Social

Ideas about social age differ from one society to another and, at least in modern societies, change over time. Societies such as Japan has traditionally revered elderly people, regarding them as a source of historical memory and wisdom. Societies such as the United States are more likely to dismiss them as nonproductive, dependent people both because they are less likely to have the high-tech skills so valued by young people and because of American culture's obsession with youthfulness.

In a country where the approximately seventy-five million once youthful baby boomers born in the decade after World War II are now turning sixty at the rate of one every seven seconds, a fortune is being spent on prescription drugs, plastic surgery, and home remedies that promise eternal youth. These include such things as tummy tucks, face lifts, anti-baldness pills and lotions, and pills that claim to increase memory and concentration.

In the United States today, doctors prescribe impotence drugs about seventeen million times a year, to roughly five million men. However, this is considerably lower than the nearly forty million prescriptions for osteoporosis medications and one hundred million for antidepressants prescribed each year. This fact underscores the importance of social, biological, and psychological influences on the aging process.

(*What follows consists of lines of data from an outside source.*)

**src/mqs_pkg.sv**
```systemverilog
// Shared constants and types of the multi-queue switch sequencer
package mqs_pkg;
   localparam int MQS_MAX_QUEUES = 8;
   localparam int MQS_QW = 3;
   localparam int MQS_SWITCH_CYCLES = 4;
   localparam logic [MQS_QW-1:0] MQS_RST_QUEUE = 3'h0;
   localparam logic MQS_RST_FLAG = 1'b0;
   typedef enum logic [1:0] {
      MQS_ST_IDLE,
      MQS_ST_QS0,
      MQS_ST_QS1,
      MQS_ST_QS2
   } mqs_state_t;
endpackage

```
**src/mqs_port_if.sv**
```systemverilog
// Link between the top and one port's switch sequencer
`timescale 1ns/100ps
`default_nettype none
interface mqs_port_if #(
   parameter int QW = mqs_pkg::MQS_QW
);
   logic strobe;
   logic [QW-1:0] addr;
   logic en;
   logic [QW-1:0] present_queue;
   logic [QW-1:0] present_ahead;
   logic [QW-1:0] flag_ahead;
   logic [QW-1:0] mark_queue;
   logic mark_valid;
   logic access;
   logic restart;
   logic busy;
   modport seq (
      input strobe, addr, en,
      output present_queue, present_ahead, flag_ahead, mark_queue,
      output mark_valid, access, restart, busy
   );
   modport user (
      output strobe, addr, en,
      input present_queue, present_ahead, flag_ahead, mark_queue,
      input mark_valid, access, restart, busy
   );
endinterface
`default_nettype wire

```
**src/mqs_top.sv**
```systemverilog
// Write and read port queue switch sequencing with per-port flag selection
// What this block does
// - Write strobe high captures write queue address
// - Write enable ignored for selection, used for mark
// - Switch takes four cycles, one per four
// - Any queue may follow any queue
// - Present queue keeps writing during switch
// - Ports switch independently, same or different queues
// - Write QS-1 starts switch, records rewrite choice
// - QS0 applies mark or un-mark to next
// - Standard mode QS2: almost-full, packet, full flags
// - Fall-through QS2: packet and input-ready flags
// - Writes to next queue start at QS3
// - Read strobe high captures read queue address
// - Read enable ignored for selection, used for mark
// - Present queue keeps reading during switch
// - Read QS-1 starts switch, records re-read choice
// - QS2: almost-empty, packet, standard empty flags
// - Unmarked self switch without mark is ignored
// - Unmarked self switch with mark adds mark
// - Marked self switch needs re-read; mark follows request
// - Write and read marks are independent
// - One mark per port; resume mark or last
// - Enable at QS-1 keeps present pointer advancing
// - Enable idle at QS-1 freezes present pointer
`timescale 1ns/100ps
`default_nettype none
module mqs_top #(
   parameter int NUM_QUEUES = mqs_pkg::MQS_MAX_QUEUES
) (
   // Clock and reset
   input wire logic core_clk_i,
   input wire logic rst_n_i,
   // Mode
   input wire logic first_word_fall_through_mode_i,
   // Write port request
   input wire logic wr_addr_strobe_i,
   input wire logic [mqs_pkg::MQS_QW-1:0] wr_queue_addr_i,
   input wire logic wr_en_i,
   // Write port per-queue status
   input wire logic [NUM_QUEUES-1:0] wr_full_i,
   input wire logic [NUM_QUEUES-1:0] wr_almost_full_i,
   input wire logic [NUM_QUEUES-1:0] wr_packet_ready_i,
   input wire logic [NUM_QUEUES-1:0] wr_input_ready_i,
   // Write port answer
   output logic [mqs_pkg::MQS_QW-1:0] wr_present_queue_o,
   output logic wr_access_o,
   output logic wr_restart_o,
   output logic wr_busy_o,
   output logic wr_mark_valid_o,
   output logic [mqs_pkg::MQS_QW-1:0] wr_mark_queue_o,
   output logic full_flag_o,
   output logic almost_full_flag_o,
   output logic wr_packet_ready_flag_o,
   output logic input_ready_flag_o,
   // Read port request
   input wire logic rd_addr_strobe_i,
   input wire logic [mqs_pkg::MQS_QW-1:0] rd_queue_addr_i,
   input wire logic rd_en_i,
   // Read port per-queue status
   input wire logic [NUM_QUEUES-1:0] rd_empty_i,
   input wire logic [NUM_QUEUES-1:0] rd_almost_empty_i,
   input wire logic [NUM_QUEUES-1:0] rd_packet_ready_i,
   input wire logic [NUM_QUEUES-1:0] rd_output_ready_i,
   // Read port answer
   output logic [mqs_pkg::MQS_QW-1:0] rd_present_queue_o,
   output logic rd_access_o,
   output logic rd_restart_o,
   output logic rd_busy_o,
   output logic rd_mark_valid_o,
   output logic [mqs_pkg::MQS_QW-1:0] rd_mark_queue_o,
   output logic empty_flag_o,
   output logic almost_empty_flag_o,
   output logic rd_packet_ready_flag_o,
   output logic output_ready_flag_o
);
   import mqs_pkg::*;

   generate
      if (NUM_QUEUES < 1 || NUM_QUEUES > MQS_MAX_QUEUES) begin : g_bad_count
         $error("mqs_top: queue count must be 1 to 8");
      end
   endgenerate

   mqs_port_if #(.QW(MQS_QW)) wr_if ();
   mqs_port_if #(.QW(MQS_QW)) rd_if ();

   // Separate sequencers: each port switches on its own, even together
   mqs_port_seq #(.NUM_QUEUES(NUM_QUEUES)) u_wr_seq (
      .core_clk_i(core_clk_i),
      .rst_n_i(rst_n_i),
      .port_if(wr_if)
   );

   mqs_port_seq #(.NUM_QUEUES(NUM_QUEUES)) u_rd_seq (
      .core_clk_i(core_clk_i),
      .rst_n_i(rst_n_i),
      .port_if(rd_if)
   );

   assign wr_if.strobe = wr_addr_strobe_i;
   assign wr_if.addr = wr_queue_addr_i;
   assign wr_if.en = wr_en_i;
   assign rd_if.strobe = rd_addr_strobe_i;
   assign rd_if.addr = rd_queue_addr_i;
   assign rd_if.en = rd_en_i;

   function automatic logic pick(input logic [NUM_QUEUES-1:0] vec,
                                 input logic [MQS_QW-1:0] q);
      pick = vec[q];
   endfunction

   logic fall_through;
   logic full_flag, next_full_flag;
   logic almost_full_flag, next_almost_full_flag;
   logic wr_packet_ready_flag, next_wr_packet_ready_flag;
   logic input_ready_flag, next_input_ready_flag;
   logic empty_flag, next_empty_flag;
   logic almost_empty_flag, next_almost_empty_flag;
   logic rd_packet_ready_flag, next_rd_packet_ready_flag;
   logic output_ready_flag, next_output_ready_flag;

   assign fall_through = first_word_fall_through_mode_i;

   // Flags follow the queue one edge ahead so the registered copy
   // shows the next queue exactly in the stated switch cycle
   always_comb begin
      next_wr_packet_ready_flag = pick(wr_packet_ready_i,
                                       wr_if.flag_ahead);
      if (fall_through) begin
         next_full_flag = 1'b0;
         next_almost_full_flag = 1'b0;
         next_input_ready_flag = pick(wr_input_ready_i,
                                      wr_if.flag_ahead);
      end else begin
         next_full_flag = pick(wr_full_i, wr_if.flag_ahead);
         next_almost_full_flag = pick(wr_almost_full_i,
                                      wr_if.flag_ahead);
         next_input_ready_flag = 1'b0;
      end
   end

   always_comb begin
      next_almost_empty_flag = pick(rd_almost_empty_i,
                                    rd_if.flag_ahead);
      next_rd_packet_ready_flag = pick(rd_packet_ready_i,
                                       rd_if.flag_ahead);
      if (fall_through) begin
         next_empty_flag = 1'b0;
         next_output_ready_flag = pick(rd_output_ready_i,
                                       rd_if.present_ahead);
      end else begin
         next_empty_flag = pick(rd_empty_i, rd_if.flag_ahead);
         next_output_ready_flag = 1'b0;
      end
   end

   always_ff @(posedge core_clk_i or negedge rst_n_i) begin
      if (!rst_n_i) begin
         full_flag <= MQS_RST_FLAG;
         almost_full_flag <= MQS_RST_FLAG;
         wr_packet_ready_flag <= MQS_RST_FLAG;
         input_ready_flag <= MQS_RST_FLAG;
         empty_flag <= MQS_RST_FLAG;
         almost_empty_flag <= MQS_RST_FLAG;
         rd_packet_ready_flag <= MQS_RST_FLAG;
         output_ready_flag <= MQS_RST_FLAG;
      end else begin
         full_flag <= next_full_flag;
         almost_full_flag <= next_almost_full_flag;
         wr_packet_ready_flag <= next_wr_packet_ready_flag;
         input_ready_flag <= next_input_ready_flag;
         empty_flag <= next_empty_flag;
         almost_empty_flag <= next_almost_empty_flag;
         rd_packet_ready_flag <= next_rd_packet_ready_flag;
         output_ready_flag <= next_output_ready_flag;
      end
   end

   assign full_flag_o = full_flag;
   assign almost_full_flag_o = almost_full_flag;
   assign wr_packet_ready_flag_o = wr_packet_ready_flag;
   assign input_ready_flag_o = input_ready_flag;
   assign empty_flag_o = empty_flag;
   assign almost_empty_flag_o = almost_empty_flag;
   assign rd_packet_ready_flag_o = rd_packet_ready_flag;
   assign output_ready_flag_o = output_ready_flag;

   assign wr_present_queue_o = wr_if.present_queue;
   assign wr_access_o = wr_if.access;
   assign wr_restart_o = wr_if.restart;
   assign wr_busy_o = wr_if.busy;
   assign wr_mark_valid_o = wr_if.mark_valid;
   assign wr_mark_queue_o = wr_if.mark_queue;
   assign rd_present_queue_o = rd_if.present_queue;
   assign rd_access_o = rd_if.access;
   assign rd_restart_o = rd_if.restart;
   assign rd_busy_o = rd_if.busy;
   assign rd_mark_valid_o = rd_if.mark_valid;
   assign rd_mark_queue_o = rd_if.mark_queue;
endmodule
`default_nettype wire

```
**src/mqs_port_seq.sv**
```systemverilog
// Four-cycle queue switch sequencer for one port, with mark handling
`timescale 1ns/100ps
`default_nettype none
module mqs_port_seq #(
   parameter int NUM_QUEUES = mqs_pkg::MQS_MAX_QUEUES
) (
   // Clock and reset
   input wire logic core_clk_i,
   input wire logic rst_n_i,
   // Port link
   mqs_port_if.seq port_if
);
   import mqs_pkg::*;

   localparam logic [MQS_QW:0] NUM_QUEUES_L = (MQS_QW+1)'(NUM_QUEUES);

   mqs_state_t state, next_state;
   logic [MQS_QW-1:0] present_queue, next_present_queue;
   logic [MQS_QW-1:0] next_queue, next_next_queue;
   logic [MQS_QW-1:0] flag_queue, next_flag_queue;
   logic [MQS_QW-1:0] mark_queue, next_mark_queue;
   logic mark_valid, next_mark_valid;
   logic freeze, next_freeze;
   logic restart_pend, next_restart_pend;
   logic restart, next_restart;
   logic addr_ok;
   logic same;

   assign addr_ok = {1'b0, port_if.addr} < NUM_QUEUES_L;
   assign same = next_queue == present_queue;

   always_comb begin
      next_state = state;
      next_present_queue = present_queue;
      next_next_queue = next_queue;
      next_flag_queue = flag_queue;
      next_mark_queue = mark_queue;
      next_mark_valid = mark_valid;
      next_freeze = freeze;
      next_restart_pend = restart_pend;
      next_restart = 1'b0;
      case (state)
         MQS_ST_IDLE: begin
            // Strobes while busy start no switch: one switch per 4 cycles
            if (port_if.strobe && addr_ok) begin
               next_state = MQS_ST_QS0;
               next_next_queue = port_if.addr;
               next_freeze = ~port_if.en;
            end
         end
         MQS_ST_QS0: begin
            next_state = MQS_ST_QS1;
            next_restart_pend = freeze && same && mark_valid;
            // Strobe level in this cycle is the mark request
            if (same) begin
               if (!mark_valid) begin
                  if (port_if.strobe) begin
                     next_mark_valid = 1'b1;
                     next_mark_queue = present_queue;
                  end else begin
                     next_freeze = 1'b0;
                  end
               end else if (freeze) begin
                  next_mark_valid = port_if.strobe;
               end
            end else begin
               // One mark per port, on the queue that becomes active
               next_mark_valid = port_if.strobe;
               next_mark_queue = next_queue;
            end
         end
         MQS_ST_QS1: begin
            next_state = MQS_ST_QS2;
            next_flag_queue = next_queue;
         end
         MQS_ST_QS2: begin
            next_state = MQS_ST_IDLE;
            next_present_queue = next_queue;
            next_restart = restart_pend;
            next_freeze = 1'b0;
         end
         default: begin
            next_state = MQS_ST_IDLE;
         end
      endcase
   end

   always_ff @(posedge core_clk_i or negedge rst_n_i) begin
      if (!rst_n_i) begin
         state <= MQS_ST_IDLE;
         present_queue <= MQS_RST_QUEUE;
         next_queue <= MQS_RST_QUEUE;
         flag_queue <= MQS_RST_QUEUE;
         mark_queue <= MQS_RST_QUEUE;
         mark_valid <= MQS_RST_FLAG;
         freeze <= MQS_RST_FLAG;
         restart_pend <= MQS_RST_FLAG;
         restart <= MQS_RST_FLAG;
      end else begin
         state <= next_state;
         present_queue <= next_present_queue;
         next_queue <= next_next_queue;
         flag_queue <= next_flag_queue;
         mark_queue <= next_mark_queue;
         mark_valid <= next_mark_valid;
         freeze <= next_freeze;
         restart_pend <= next_restart_pend;
         restart <= next_restart;
      end
   end

   assign port_if.busy = state != MQS_ST_IDLE;
   // Present queue keeps its access through the switch unless frozen
   assign port_if.access = port_if.en && !(port_if.busy && freeze);
   assign port_if.present_queue = present_queue;
   assign port_if.present_ahead = (state == MQS_ST_QS2) ? next_queue :
                                  present_queue;
   assign port_if.flag_ahead = (state == MQS_ST_QS1) ? next_queue :
                               flag_queue;
   assign port_if.mark_queue = mark_queue;
   assign port_if.mark_valid = mark_valid;
   assign port_if.restart = restart;
endmodule
`default_nettype wire

```
## config.mk

```make
export PLATFORM = sky130hd
export DESIGN_NAME = serial_control_port
export DESIGN_NICKNAME = d
export VERILOG_FILES = /design/src/core/serial_control_port.v /design/src/core/irq_source_logic.v
export VERILOG_INCLUDE_DIRS = /design/src /design/src/core
export SDC_FILE = /design/constraint.sdc
export NUM_CORES = 1
export LEC_CHECK = 0
export ABC_AREA = 1
export BUFFER_PORTS_ARGS = -buffer_cell sky130_fd_sc_hd__buf_2
export CAP_MARGIN = 20
export CORE_ASPECT_RATIO = 1.25
export CORE_MARGIN = 2
export CORE_UTILIZATION = 50
export CTS_BUF_LIST = sky130_fd_sc_hd__clkbuf_4
export DETAILED_ROUTE_END_ITERATION = 10
export PLACE_DENSITY_LB_ADDON = 0.05
export SLEW_MARGIN = 15
export SYNTH_ARGS = -nofsm -noshare
export SYNTH_HDL_FRONTEND = slang
export SYNTH_SLANG_ARGS = --single-unit
```

## constraint.sdc

```tcl
create_clock -name clock_i -period 5.4 [get_ports clock_i]
set_clock_uncertainty 0.1 [all_clocks]
set_input_delay 0.54 -clock clock_i [delete_from_list [all_inputs] [get_ports clock_i]]
set_output_delay 0.54 -clock clock_i [all_outputs]
set_load 0.02 [all_outputs]
```
===== src/hw/poc_pkg.sv =====
// package for the pwm output conditioning block: register map, field layout, carriers
// assumes a 32-bit axi4-lite register bus and a three-phase timing unit upstream
package poc_pkg;

    localparam int ADDR_W = 12;
    localparam int DATA_W = 32;
    localparam int STRB_W = DATA_W / 8;
    localparam int MPW_W = 10;
    localparam int SEG_W = 9;
    localparam int CNT_W = 16;
    localparam int DIFF_W = CNT_W + 2;

    // register byte addresses
    localparam logic [ADDR_W-1:0] ADDR_MIN_PULSE = 12'h000;
    localparam logic [ADDR_W-1:0] ADDR_SEGMENT = 12'h004;
    localparam logic [ADDR_W-1:0] ADDR_STATUS = 12'h008;
    localparam logic [ADDR_W-1:0] ADDR_SEG_ACTIVE = 12'h00C;

    // reset values
    localparam logic [MPW_W-1:0] MPW_RST = 10'h000;
    localparam logic [SEG_W-1:0] SEG_RST = 9'h000;

    // segment register fields, phase a at the top, b and c below it
    localparam int XOVER_A_BIT = 8;
    localparam int DIS_A_LO_BIT = 5;
    localparam int DIS_A_HI_BIT = 4;
    localparam int DIS_STRIDE = 2;

    // system status fields
    localparam int STAT_POL_BIT = 2;
    localparam int STAT_HALF_BIT = 3;
    localparam int STAT_SR_BIT = 4;

    localparam logic [1:0] RESP_OKAY = 2'h0;
    localparam logic [1:0] RESP_SLVERR = 2'h2;

    // six gate signals of the three inverter legs
    typedef struct packed {
        logic a_hi;
        logic a_lo;
        logic b_hi;
        logic b_lo;
        logic c_hi;
        logic c_lo;
    } poc_gate_s;

    // duty, dead time and half period of the running half cycle
    typedef struct packed {
        logic [CNT_W-1:0] duty_phase_a;
        logic [CNT_W-1:0] duty_phase_b;
        logic [CNT_W-1:0] duty_phase_c;
        logic [CNT_W-1:0] dead_time_count;
        logic [CNT_W-1:0] half_period_count;
    } poc_timing_s;

endpackage : poc_pkg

Role expectations are extremely important sources of one's personal identity. Some of the roles associated with aging in American society are positive:

  • Supreme Court justice
  • Senior advisor
  • Doting grandparent
  • Religious elder
  • Wise spiritual teacher

Other roles may be damaging, leading to lowered self-esteem and isolation. Highly stigmatizing stereotypical roles for older people in American culture include:

  • Grumpy old man (or woman)
  • Old-fashioned senior citizen
  • Spinster
  • Mentally confused doddering old man

In fact, like all people, older adults do not simply passively play out assigned social roles, they actively shape and redefine them.

Social age consists of the norms, values, and roles that are culturally associated with a particular chronological age.